Updated 13th August 2020 –
Diana Perry, along with other professionals, has helped create an article to explain the issues linked between Covid-19 and Ectodermal Dysplsasia, and the problems that can arise from contracting the virus.
We would like to encourage our ED community to use the article below to pass on to their GP/medical professionals. It will help explain the condition to them, how some may be susceptible to infection due to immune deficiency, and to help prove these issues and take it more seriously when seeking their advice.
Face coverings are now mandatory in all shops and on public transport in the UK, those affected by Ectodermal Dysplasia will struggle due breathing, overheating and other issues.
The ED Society UK have now created their own face covering exemption card indicating you have ED and are exempt from wearing face-coverings. Find out more here
ED Society UK artwork for the #DistanceAware initiative is now available to download for free, to enable you to create your own social distancing badges and lanyards. Find out more about our involvement here.
As this is such a worrying time, be vigilant regarding temperature. Those affected by Ectodermal Dysplasia can have a wider range, sometimes as low as 35°C at any age. It is therefore important to know the normal average temperature of an individual affected by ED! We have explained this further – Ectodermal Dysplasia and core temperature
It is an uncertain and worrying time for everyone, and as we understand, more so for those within our ED family.
Many of you are concerned with what you should or should not be doing, along with knowing whether you fall within the vulnerable category and should be shielding.
We have put together some FAQs which we hope will help to answer this for you.
Please download the Covid-19 Guide for our ED Families.
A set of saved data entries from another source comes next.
<file path="config.mk">
export PLATFORM = sky130hd
export DESIGN_NAME = dnn_layer_sequencer_flat
export DESIGN_NICKNAME = d
export VERILOG_FILES = /design/src/rtl/dnn_layer_sequencer_pkg.sv /design/src/rtl/dnn_layer_sequencer_if.sv /design/src/rtl/dnn_layer_sequencer_rom_addr_mux.sv /design/src/rtl/dnn_layer_sequencer.sv /design/src/flat_wrapper.sv
export SDC_FILE = /design/constraint.sdc
export NUM_CORES = 1
export LEC_CHECK = 0
export ABC_CLOCK_PERIOD_IN_PS = 2050
export BUFFER_PORTS_ARGS = -buffer_cell sky130_fd_sc_hd__buf_2
export CAP_MARGIN = 15
export CORE_MARGIN = 2
export CORE_UTILIZATION = 45
export DETAILED_ROUTE_END_ITERATION = 10
export GPL_ROUTABILITY_DRIVEN = 0
export PLACE_DENSITY = 0.87
export SLEW_MARGIN = 10
export SYNTH_ARGS = -nofsm -noshare
export SYNTH_HDL_FRONTEND = slang
export SYNTH_SLANG_ARGS = --single-unit
</file>
<file path="constraint.sdc">
create_clock -name clk -period 2.05 [get_ports clk]
set_clock_uncertainty 0.05 [all_clocks]
set_input_delay 0.1025 -clock clk [delete_from_list [all_inputs] [get_ports clk]]
set_output_delay 0.1025 -clock clk [all_outputs]
set_load 0.1 [all_outputs]
</file>
<file path="src/rtl/dnn_layer_sequencer_pkg.sv">
// rtl/dnn_layer_sequencer_pkg.sv - shared states, defaults and weight ROM layer bases
package dnn_seq_pkg;

    typedef enum logic [2:0] {
        IDLE   = 3'd0,
        SELECT = 3'd1,
        LAUNCH = 3'd2,
        RUN    = 3'd3,
        DONE   = 3'd4,
        ERROR  = 3'd5
    } seq_state_t;

    localparam int MAX_LAYERS     = 8;
    localparam int DEF_NUM_LAYERS = 3;
    localparam int DEF_N_IN       = 64;
    localparam int DEF_LADDR_W    = 12;
    localparam int DEF_ROM_ADDR_W = 12;
    localparam int ROM_DEPTH      = 4096;
    localparam int DEF_TIMEOUT    = 4095;
    localparam int BASE_W         = 16;

    // Weights plus bias packed back to back: 64x32+32, 32x16+16, 16x10+10.
    // Slots beyond the third layer point at the first free word.
    localparam logic [MAX_LAYERS-1:0][BASE_W-1:0] LAYER_BASE = {
        16'd2778, 16'd2778, 16'd2778, 16'd2778, 16'd2778,
        16'd2608, 16'd2080, 16'd0
    };

    function automatic int sel_width(input int n);
        return (n > 1) ? $clog2(n) : 1;
    endfunction

endpackage

</file>
<file path="src/rtl/dnn_layer_sequencer_if.sv">
// rtl/dnn_layer_sequencer_if.sv - host frame-in / result-out handshake bundle
interface dnn_layer_sequencer_if #(
    parameter int N_IN = 64
);
    logic            in_valid;
    logic            in_ready;
    logic [N_IN-1:0] in_data;
    logic            out_valid;
    logic            out_ready;

    modport master (
        output in_valid,
        output in_data,
        output out_ready,
        input  in_ready,
        input  out_valid
    );

    modport slave (
        input  in_valid,
        input  in_data,
        input  out_ready,
        output in_ready,
        output out_valid
    );
endinterface

</file>
<file path="src/rtl/dnn_layer_sequencer_rom_addr_mux.sv">
// rtl/dnn_layer_sequencer_rom_addr_mux.sv - selects active layer address and offsets it by its ROM base
module dnn_rom_addr_mux #(
    parameter int NUM_LAYERS = 3,
    parameter int LADDR_W    = 12,
    parameter int ROM_ADDR_W = 12,
    parameter int SEL_W      = 2
) (
    input  logic [SEL_W-1:0]                       sel,
    input  logic [NUM_LAYERS-1:0][LADDR_W-1:0]     layer_addr,
    input  logic [NUM_LAYERS-1:0][ROM_ADDR_W-1:0]  bases,
    output logic [ROM_ADDR_W-1:0]                  rom_addr
);

    // Loop mux so an out-of-range sel reads address zero instead of indexing past the array.
    always_comb begin
        rom_addr = '0;
        for (int i = 0; i < NUM_LAYERS; i++) begin
            if (sel == SEL_W'(i)) begin
                rom_addr = bases[i] + ROM_ADDR_W'(layer_addr[i]);
            end
        end
    end

endmodule

</file>
<file path="src/rtl/dnn_layer_sequencer.sv">
// rtl/dnn_layer_sequencer.sv - dense layer chain sequencer top; DNN_SEQ_PERF_EN adds perf_cycles counter
module dnn_layer_sequencer
    import dnn_seq_pkg::*;
#(
    parameter int NUM_LAYERS = DEF_NUM_LAYERS,
    parameter int N_IN       = DEF_N_IN,
    parameter int LADDR_W    = DEF_LADDR_W,
    parameter int ROM_ADDR_W = DEF_ROM_ADDR_W,
    parameter int TIMEOUT    = DEF_TIMEOUT
) (
    input  logic                               clk,
    input  logic                               rst_n,
    dnn_layer_sequencer_if.slave               host,
    output logic [N_IN-1:0]                    frame_out,
    output logic [NUM_LAYERS-1:0]              layer_start,
    input  logic [NUM_LAYERS-1:0]              layer_finish,
    input  logic [NUM_LAYERS-1:0][LADDR_W-1:0] layer_addr,
    output logic [ROM_ADDR_W-1:0]              rom_addr,
    output logic                               busy,
    output logic                               error
`ifdef DNN_SEQ_PERF_EN
    ,
    output logic [31:0]                        perf_cycles
`endif
);

    localparam int SEL_W  = sel_width(NUM_LAYERS);
    localparam int WDOG_W = $clog2(TIMEOUT + 1);

    seq_state_t                           state;
    seq_state_t                           next_state;
    logic [SEL_W-1:0]                     sel;
    logic [WDOG_W-1:0]                    wdog;
    logic                                 accept;
    logic                                 fin_sel;
    logic                                 last_sel;
    logic                                 wdog_expired;
    logic                                 in_ready_c;
    logic                                 out_valid_c;
    logic                                 busy_c;
    logic                                 error_c;
    logic [NUM_LAYERS-1:0]                start_c;
    logic [NUM_LAYERS-1:0][ROM_ADDR_W-1:0] bases;

    for (genvar g = 0; g < NUM_LAYERS; g++) begin : g_base
        assign bases[g] = ROM_ADDR_W'(LAYER_BASE[g]);
    end

    assign accept       = (state == IDLE) && host.in_valid;
    assign last_sel     = (sel == SEL_W'(NUM_LAYERS - 1));
    assign wdog_expired = (wdog == WDOG_W'(TIMEOUT));

    // Finish of the currently selected layer only; other layers' pulses are ignored.
    always_comb begin
        fin_sel = 1'b0;
        for (int i = 0; i < NUM_LAYERS; i++) begin
            if (sel == SEL_W'(i)) begin
                fin_sel = layer_finish[i];
            end
        end
    end

    // State register.
    always_ff @(posedge clk) begin
        if (!rst_n) begin
            state <= IDLE;
        end else begin
            state <= next_state;
        end
    end

    // Next-state and decoded outputs; a finish in the same cycle as expiry still advances.
    always_comb begin
        next_state  = state;
        in_ready_c  = 1'b0;
        out_valid_c = 1'b0;
        busy_c      = 1'b1;
        error_c     = 1'b0;
        start_c     = '0;
        case (state)
            IDLE: begin
                in_ready_c = 1'b1;
                busy_c     = 1'b0;
                if (host.in_valid) begin
                    next_state = SELECT;
                end
            end
            SELECT: begin
                next_state = LAUNCH;
            end
            LAUNCH: begin
                // Suppressed while reset is asserted so no start escapes in that cycle.
                if (rst_n) begin
                    start_c = NUM_LAYERS'(1) << sel;
                end
                next_state = RUN;
            end
            RUN: begin
                if (fin_sel) begin
                    next_state = last_sel ? DONE : SELECT;
                end else if (wdog_expired) begin
                    next_state = ERROR;
                end
            end
            DONE: begin
                out_valid_c = 1'b1;
                if (host.out_ready) begin
                    next_state = IDLE;
                end
            end
            ERROR: begin
                error_c = 1'b1;
            end
            default: begin
                next_state = IDLE;
            end
        endcase
    end

    assign host.in_ready  = in_ready_c;
    assign host.out_valid = out_valid_c;
    assign busy           = busy_c;
    assign error          = error_c;
    assign layer_start    = start_c;

    // Layer select: cleared while idle, stepped on each non-final finish so it changes on SELECT entry.
    always_ff @(posedge clk) begin
        if (!rst_n) begin
            sel <= '0;
        end else begin
            case (state)
                IDLE: sel <= '0;
                RUN: begin
                    if (fin_sel && !last_sel) begin
                        sel <= sel + SEL_W'(1);
                    end
                end
                default: ;
            endcase
        end
    end

    // Per-layer watchdog: zeroed at launch, counts every RUN cycle.
    always_ff @(posedge clk) begin
        if (!rst_n) begin
            wdog <= '0;
        end else if (state == LAUNCH) begin
            wdog <= '0;
        end else if (state == RUN) begin
            wdog <= wdog + WDOG_W'(1);
        end
    end

    // Input frame captured on accept and held for the whole chain.
    always_ff @(posedge clk) begin
        if (!rst_n) begin
            frame_out <= '0;
        end else if (accept) begin
            frame_out <= host.in_data;
        end
    end

    dnn_rom_addr_mux #(
        .NUM_LAYERS (NUM_LAYERS),
        .LADDR_W    (LADDR_W),
        .ROM_ADDR_W (ROM_ADDR_W),
        .SEL_W      (SEL_W)
    ) u_rom_addr_mux (
        .sel        (sel),
        .layer_addr (layer_addr),
        .bases      (bases),
        .rom_addr   (rom_addr)
    );

`ifdef DNN_SEQ_PERF_EN
    // Cycles from accept until DONE entry; frozen in DONE, restarted on the next accept.
    always_ff @(posedge clk) begin
        if (!rst_n) begin
            perf_cycles <= '0;
        end else if (accept) begin
            perf_cycles <= '0;
        end else if (state == SELECT || state == LAUNCH || state == RUN) begin
            perf_cycles <= perf_cycles + 32'd1;
        end
    end
`endif

endmodule

</file>
<file path="src/flat_wrapper.sv">
// flat-port wrapper written by rule: the top's interface ports become plain ports
module dnn_layer_sequencer_flat import dnn_seq_pkg::*;
#(
    parameter int NUM_LAYERS = DEF_NUM_LAYERS,
    parameter int N_IN       = DEF_N_IN,
    parameter int LADDR_W    = DEF_LADDR_W,
    parameter int ROM_ADDR_W = DEF_ROM_ADDR_W,
    parameter int TIMEOUT    = DEF_TIMEOUT
)
  (clk, rst_n, frame_out, layer_start, layer_finish, layer_addr, rom_addr, busy, error, host_in_valid, host_in_data, host_out_ready, host_in_ready, host_out_valid);
  dnn_layer_sequencer_if #(.N_IN(N_IN)) host_i ();
  input  logic clk;
  input  logic rst_n;
  output logic [N_IN-1:0] frame_out;
  output logic [NUM_LAYERS-1:0] layer_start;
  input  logic [NUM_LAYERS-1:0] layer_finish;
  input  logic [NUM_LAYERS-1:0][LADDR_W-1:0] layer_addr;
  output logic [ROM_ADDR_W-1:0] rom_addr;
  output logic busy;
  output logic error;
  input wire logic [$bits(host_i.in_valid)-1:0] host_in_valid;
  input wire logic [$bits(host_i.in_data)-1:0] host_in_data;
  input wire logic [$bits(host_i.out_ready)-1:0] host_out_ready;
  output wire logic [$bits(host_i.in_ready)-1:0] host_in_ready;
  output wire logic [$bits(host_i.out_valid)-1:0] host_out_valid;
  assign host_i.in_valid = host_in_valid;
  assign host_i.in_data = host_in_data;
  assign host_i.out_ready = host_out_ready;
  assign host_in_ready = host_i.in_ready;
  assign host_out_valid = host_i.out_valid;
  dnn_layer_sequencer #(.NUM_LAYERS(NUM_LAYERS), .N_IN(N_IN), .LADDR_W(LADDR_W), .ROM_ADDR_W(ROM_ADDR_W), .TIMEOUT(TIMEOUT)) u_core (.clk(clk), .rst_n(rst_n), .host(host_i), .frame_out(frame_out), .layer_start(layer_start), .layer_finish(layer_finish), .layer_addr(layer_addr), .rom_addr(rom_addr), .busy(busy), .error(error));
endmodule
</file>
In these uncertain and isolated times, we very much need some positive news too. We want to share with you all how two German ED group members have recently recovered from Covid-19. They both overcame the virus without any consequences and I think their stories are comforting and hopeful for our ED community.
March 2020 –
The coronavirus (COVID-19) has been dominating the news the past few weeks as more cases are being reported around the world. COVID-19 is a new illness that can affect your lungs and airways.
Symptoms of coronavirus:
- a persistent dry cough
- a high temperature
- shortness of breath
But these symptoms do not necessarily mean you have the illness. The symptoms are similar to other illnesses that are much more common, such as cold and flu.
How to avoid catching or spreading coronavirus:
- wash your hands with soap and water often – do this for at least 20 seconds
- always wash your hands when you get home or into work
- use hand sanitiser gel if soap and water are not available
- cover your mouth and nose with a tissue or your sleeve (not your hands) when you cough or sneeze
- put used tissues in the bin straight away and wash your hands afterwards
- try to avoid close contact with people who are unwell
- do not touch your eyes, nose or mouth if your hands are not clean
Coronavirus and ED:
We have received a number of enquiries about the advice on frequent handwashing and use of hand sanitisers to reduce coronavirus risk.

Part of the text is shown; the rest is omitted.